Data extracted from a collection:

= = =

==> src/rtl/window_adrs_gen.sv <==
// Convolution window address generator: streams the feature-map address of every
// element of every KxK window (row-major), stride 1/2, with valid/ready handshake.
module window_adrs_gen #(
    parameter int unsigned ADDR_W = 17,
    parameter int unsigned DIM_W  = 10
) (
    input  logic              clk,
    input  logic              rst_n,
    input  logic              start_i,
    input  logic              filter_i,
    input  logic              stride_i,
    input  logic [DIM_W-1:0]  img_w_i,
    input  logic [DIM_W-1:0]  img_h_i,
    input  logic [ADDR_W-1:0] base_adrs_i,
    input  logic              ready_i,
    output logic [ADDR_W-1:0] adrs_o,
    output logic              valid_o,
    output logic              win_last_o,
    output logic              busy_o,
    output logic              ack_o
);

    localparam int unsigned CW = DIM_W + 2;

    typedef enum logic [1:0] {IDLE = 2'd0, RUN = 2'd1, DONE = 2'd2} state_e;

    state_e              state_q, state_d;
    logic                filter_q, filter_d;
    logic                stride_q, stride_d;
    logic [DIM_W-1:0]    img_w_q, img_w_d;
    logic [DIM_W-1:0]    img_h_q, img_h_d;
    logic [ADDR_W-1:0]   row_step_q, row_step_d;
    logic [DIM_W-1:0]    orow_q, orow_d, ocol_q, ocol_d;
    logic [DIM_W-1:0]    krow_q, krow_d, kcol_q, kcol_d;
    logic [ADDR_W-1:0]   row_base_q, row_base_d;
    logic [ADDR_W-1:0]   win_base_q, win_base_d;
    logic [ADDR_W-1:0]   elem_row_q, elem_row_d;
    logic [ADDR_W-1:0]   adrs_q, adrs_d;
    logic                valid_q, valid_d;
    logic                win_last_q, win_last_d;
    logic                busy_q, busy_d;
    logic                ack_q, ack_d;

    logic [CW-1:0]       k_in, k_cfg, s_cfg, col_pos, row_pos;
    logic [DIM_W-1:0]    kmax;
    logic                col_more, row_more;
    logic [ADDR_W-1:0]   next_elem, next_win, next_row;

    // Window geometry; sums carry two extra bits so pos+S+K never overflows.
    assign k_in     = filter_i ? CW'(5) : CW'(3);
    assign k_cfg    = filter_q ? CW'(5) : CW'(3);
    assign s_cfg    = stride_q ? CW'(2) : CW'(1);
    assign kmax     = filter_q ? DIM_W'(4) : DIM_W'(2);
    assign col_pos  = stride_q ? (CW'(ocol_q) << 1) : CW'(ocol_q);
    assign row_pos  = stride_q ? (CW'(orow_q) << 1) : CW'(orow_q);
    assign col_more = (col_pos + s_cfg + k_cfg) <= CW'(img_w_q);
    assign row_more = (row_pos + s_cfg + k_cfg) <= CW'(img_h_q);

    assign next_elem = elem_row_q + ADDR_W'(img_w_q);
    assign next_win  = win_base_q + ADDR_W'(s_cfg);
    assign next_row  = row_base_q + row_step_q;

    always_ff @(posedge clk or negedge rst_n) begin
        if (!rst_n) state_q <= IDLE;
        else        state_q <= state_d;
    end

    always_comb begin
        state_d    = state_q;
        filter_d   = filter_q;
        stride_d   = stride_q;
        img_w_d    = img_w_q;
        img_h_d    = img_h_q;
        row_step_d = row_step_q;
        orow_d     = orow_q;
        ocol_d     = ocol_q;
        krow_d     = krow_q;
        kcol_d     = kcol_q;
        row_base_d = row_base_q;
        win_base_d = win_base_q;
        elem_row_d = elem_row_q;
        adrs_d     = adrs_q;
        valid_d    = valid_q;
        win_last_d = win_last_q;
        busy_d     = busy_q;
        ack_d      = 1'b0;

        case (state_q)
            IDLE: begin
                valid_d    = 1'b0;
                win_last_d = 1'b0;
                busy_d     = 1'b0;
                if (start_i) begin
                    filter_d   = filter_i;
                    stride_d   = stride_i;
                    img_w_d    = img_w_i;
                    img_h_d    = img_h_i;
                    row_step_d = stride_i ? (ADDR_W'(img_w_i) << 1) : ADDR_W'(img_w_i);
                    orow_d     = '0;
                    ocol_d     = '0;
                    krow_d     = '0;
                    kcol_d     = '0;
                    row_base_d = base_adrs_i;
                    win_base_d = base_adrs_i;
                    elem_row_d = base_adrs_i;
                    adrs_d     = base_adrs_i;
                    busy_d     = 1'b1;
                    if ((CW'(img_w_i) < k_in) || (CW'(img_h_i) < k_in)) begin
                        state_d = DONE;
                        ack_d   = 1'b1;
                    end else begin
                        state_d = RUN;
                        valid_d = 1'b1;
                    end
                end
            end
            RUN: begin
                // Advance only on an accepted transfer; otherwise everything holds.
                if (valid_q && ready_i) begin
                    if (kcol_q != kmax) begin
                        kcol_d     = kcol_q + DIM_W'(1);
                        adrs_d     = adrs_q + ADDR_W'(1);
                        win_last_d = (krow_q == kmax) && (kcol_q == kmax - DIM_W'(1));
                    end else if (krow_q != kmax) begin
                        kcol_d     = '0;
                        krow_d     = krow_q + DIM_W'(1);
                        elem_row_d = next_elem;
                        adrs_d     = next_elem;
                        win_last_d = 1'b0;
                    end else if (col_more) begin
                        kcol_d     = '0;
                        krow_d     = '0;
                        ocol_d     = ocol_q + DIM_W'(1);
                        win_base_d = next_win;
                        elem_row_d = next_win;
                        adrs_d     = next_win;
                        win_last_d = 1'b0;
                    end else if (row_more) begin
                        kcol_d     = '0;
                        krow_d     = '0;
                        ocol_d     = '0;
                        orow_d     = orow_q + DIM_W'(1);
                        row_base_d = next_row;
                        win_base_d = next_row;
                        elem_row_d = next_row;
                        adrs_d     = next_row;
                        win_last_d = 1'b0;
                    end else begin
                        state_d    = DONE;
                        valid_d    = 1'b0;
                        win_last_d = 1'b0;
                        ack_d      = 1'b1;
                    end
                end
            end
            DONE: begin
                state_d    = IDLE;
                valid_d    = 1'b0;
                win_last_d = 1'b0;
                busy_d     = 1'b0;
            end
            default: begin
                state_d = IDLE;
            end
        endcase
    end

    always_ff @(posedge clk or negedge rst_n) begin
        if (!rst_n) begin
            filter_q   <= 1'b0;
            stride_q   <= 1'b0;
            img_w_q    <= '0;
            img_h_q    <= '0;
            row_step_q <= '0;
            orow_q     <= '0;
            ocol_q     <= '0;
            krow_q     <= '0;
            kcol_q     <= '0;
            row_base_q <= '0;
            win_base_q <= '0;
            elem_row_q <= '0;
            adrs_q     <= '0;
            valid_q    <= 1'b0;
            win_last_q <= 1'b0;
            busy_q     <= 1'b0;
            ack_q      <= 1'b0;
        end else begin
            filter_q   <= filter_d;
            stride_q   <= stride_d;
            img_w_q    <= img_w_d;
            img_h_q    <= img_h_d;
            row_step_q <= row_step_d;
            orow_q     <= orow_d;
            ocol_q     <= ocol_d;
            krow_q     <= krow_d;
            kcol_q     <= kcol_d;
            row_base_q <= row_base_d;
            win_base_q <= win_base_d;
            elem_row_q <= elem_row_d;
            adrs_q     <= adrs_d;
            valid_q    <= valid_d;
            win_last_q <= win_last_d;
            busy_q     <= busy_d;
            ack_q      <= ack_d;
        end
    end

    assign adrs_o     = adrs_q;
    assign valid_o    = valid_q;
    assign win_last_o = win_last_q;
    assign busy_o     = busy_q;
    assign ack_o      = ack_q;

endmodule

= = =

» **ABOUT THIS TASK**: The answer consists only of the lines from the one containing "row_step_q <= row_step_d;" to the end of the records, each written out exactly.

» **RESULT FOR THIS EXERCISE**:
            row_step_q <= row_step_d;
            orow_q     <= orow_d;
            ocol_q     <= ocol_d;
            krow_q     <= krow_d;
            kcol_q     <= kcol_d;
            row_base_q <= row_base_d;
            win_base_q <= win_base_d;
            elem_row_q <= elem_row_d;
            adrs_q     <= adrs_d;
            valid_q    <= valid_d;
            win_last_q <= win_last_d;
            busy_q     <= busy_d;
            ack_q      <= ack_d;
        end
    end

    assign adrs_o     = adrs_q;
    assign valid_o    = valid_q;
    assign win_last_o = win_last_q;
    assign busy_o     = busy_q;
    assign ack_o      = ack_q;

endmodule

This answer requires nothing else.